Sensing an opportunity to tap into a new market, the company developed and launched BaseHealth Enterprise, which has the same capabilities as its predecessor but is designed to be integrated with existing electronic health record, hospital, and laboratory management systems already in place at customer sites rather than used as a separate system, Menon explained. It continues to offer the Genophen SaaS and to support customers that use the system in their practices.
To implement its new enterprise solution, BaseHealth works with each medical center individually and the vendors of their respective EHR and similar systems to handle any licensing issues and to perform the actual technological integration, which varies to some extent between EHR systems.
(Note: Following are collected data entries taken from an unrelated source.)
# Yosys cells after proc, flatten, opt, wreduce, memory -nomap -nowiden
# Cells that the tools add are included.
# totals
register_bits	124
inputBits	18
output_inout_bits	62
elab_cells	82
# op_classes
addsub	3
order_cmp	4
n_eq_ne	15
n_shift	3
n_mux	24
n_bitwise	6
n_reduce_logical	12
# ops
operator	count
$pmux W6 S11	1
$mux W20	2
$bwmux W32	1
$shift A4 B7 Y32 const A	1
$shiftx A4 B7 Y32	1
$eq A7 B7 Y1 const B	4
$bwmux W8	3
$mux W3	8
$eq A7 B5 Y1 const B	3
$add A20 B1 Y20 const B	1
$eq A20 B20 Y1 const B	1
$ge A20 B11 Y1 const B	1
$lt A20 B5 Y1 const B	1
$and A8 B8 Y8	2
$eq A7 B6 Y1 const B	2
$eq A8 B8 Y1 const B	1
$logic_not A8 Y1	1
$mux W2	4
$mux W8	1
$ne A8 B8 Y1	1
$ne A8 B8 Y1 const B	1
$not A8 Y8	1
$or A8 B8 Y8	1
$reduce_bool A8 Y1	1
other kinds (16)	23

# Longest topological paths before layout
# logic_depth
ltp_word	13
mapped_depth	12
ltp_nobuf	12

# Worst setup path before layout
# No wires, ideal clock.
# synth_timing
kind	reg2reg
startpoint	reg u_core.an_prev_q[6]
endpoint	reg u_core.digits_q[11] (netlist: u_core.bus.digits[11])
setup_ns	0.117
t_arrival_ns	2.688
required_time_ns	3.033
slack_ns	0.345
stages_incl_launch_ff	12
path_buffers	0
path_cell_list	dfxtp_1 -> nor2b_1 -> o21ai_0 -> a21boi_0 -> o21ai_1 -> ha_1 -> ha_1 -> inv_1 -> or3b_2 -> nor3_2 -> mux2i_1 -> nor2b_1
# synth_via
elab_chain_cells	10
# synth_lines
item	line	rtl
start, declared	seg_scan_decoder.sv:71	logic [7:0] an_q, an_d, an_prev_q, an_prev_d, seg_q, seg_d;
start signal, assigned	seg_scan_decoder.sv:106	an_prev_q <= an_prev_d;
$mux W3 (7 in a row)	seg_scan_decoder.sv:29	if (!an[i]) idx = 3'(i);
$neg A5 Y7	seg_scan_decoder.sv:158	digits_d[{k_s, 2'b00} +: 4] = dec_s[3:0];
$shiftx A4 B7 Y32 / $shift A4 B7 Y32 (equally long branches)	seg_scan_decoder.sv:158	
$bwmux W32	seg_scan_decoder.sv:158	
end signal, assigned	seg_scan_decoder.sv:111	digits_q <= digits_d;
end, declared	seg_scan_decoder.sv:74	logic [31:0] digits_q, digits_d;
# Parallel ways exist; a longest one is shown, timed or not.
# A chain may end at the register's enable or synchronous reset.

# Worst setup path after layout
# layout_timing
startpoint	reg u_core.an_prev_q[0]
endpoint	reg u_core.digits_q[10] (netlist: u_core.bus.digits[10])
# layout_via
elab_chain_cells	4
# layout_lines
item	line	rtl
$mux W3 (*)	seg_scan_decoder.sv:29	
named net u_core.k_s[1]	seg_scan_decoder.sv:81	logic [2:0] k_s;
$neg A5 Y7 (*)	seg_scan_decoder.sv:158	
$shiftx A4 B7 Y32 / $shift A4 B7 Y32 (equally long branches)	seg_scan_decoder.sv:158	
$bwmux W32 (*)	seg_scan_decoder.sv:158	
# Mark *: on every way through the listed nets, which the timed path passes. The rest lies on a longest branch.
When the integration is complete, hospitals will able to pull patient health assessments and risk factor information provided by BaseHealth directly into their EHRs and view it alongside the patient's existing medical records.
Like Genophen, BaseHealth Enterprise's assessments are based on information contained in patients' medical records including the results of lab work and genetic tests where available; as well as data from wearable devices such as Fitbits. Other features in the new system include a HIPAA-compliant cloud-based repository for health data storage and aggregation, a healthcare provider portal for tracking patient population metrics and progress, and tools for analyzing trends and tracking patients' progress against wellbeing goals. Patients are also able to access these assessments through their existing accounts to the hospital's system.
The amount of work required to integrate the systems is one of the factors that determines the cost to patients for access to their assessment results — about $9.75 per patient per month, Menon said. That cost also factors in the number of patients that are assessed using the BaseHealth platform, he added. There may be additional costs to the patients from products and services that the medical centers and health plans provide that incorporate the BaseHealth assessments.
The company already has its first customer for BaseHealth Enterprise and is currently in final negotiations with other yet-to-be-named customers. Its first customer is Labco, a French medical diagnostics firm, which is implementing BaseHealth within its lab management infrastructure and planning to roll out the new capability to its network of 50,000 referring physicians and as many as 25 million patients over the next five years, according to BaseHealth. Specifically, Labco is integrating BaseHealth Enterprise with its lab management system so that the latter can incorporate the results of lab tests into its health assessments. BaseHealth will also be integrated with a second Labco system used to provide test results so that patients and physicians can view the personalized health assessment alongside the results, Menon said.
In addition to moving into a new market, BaseHealth has made several updates to its system since the launch of Genophen last April, based at least in part on a beta project run last year that involved about 50 physicians and over 500 patients. In addition to changes to its platform's user interface, BaseHealth has added new datasets on drug efficacy, nutrigenetics, and drug responses to its system, Hossein Fakhrai-Rad, the firm's founder and chief scientific officer, told GenomeWeb.
The company also added a new trending tool, which lets patients and physicians explore associations between their risk factors and diseases and the impacts of these risk factors, and it has also integrated its system with other wearable device brands, he said. Another new feature is a new so-called BaseHealth score that is calculated based on a patient's current health profile and associated risk factors — the score improves over time as patients take steps to improve their health and reduce risk. The company also plans to add to the list of 40 diseases that the BaseHealth system currently provides risk assessments for, Fakhrai-Rad said.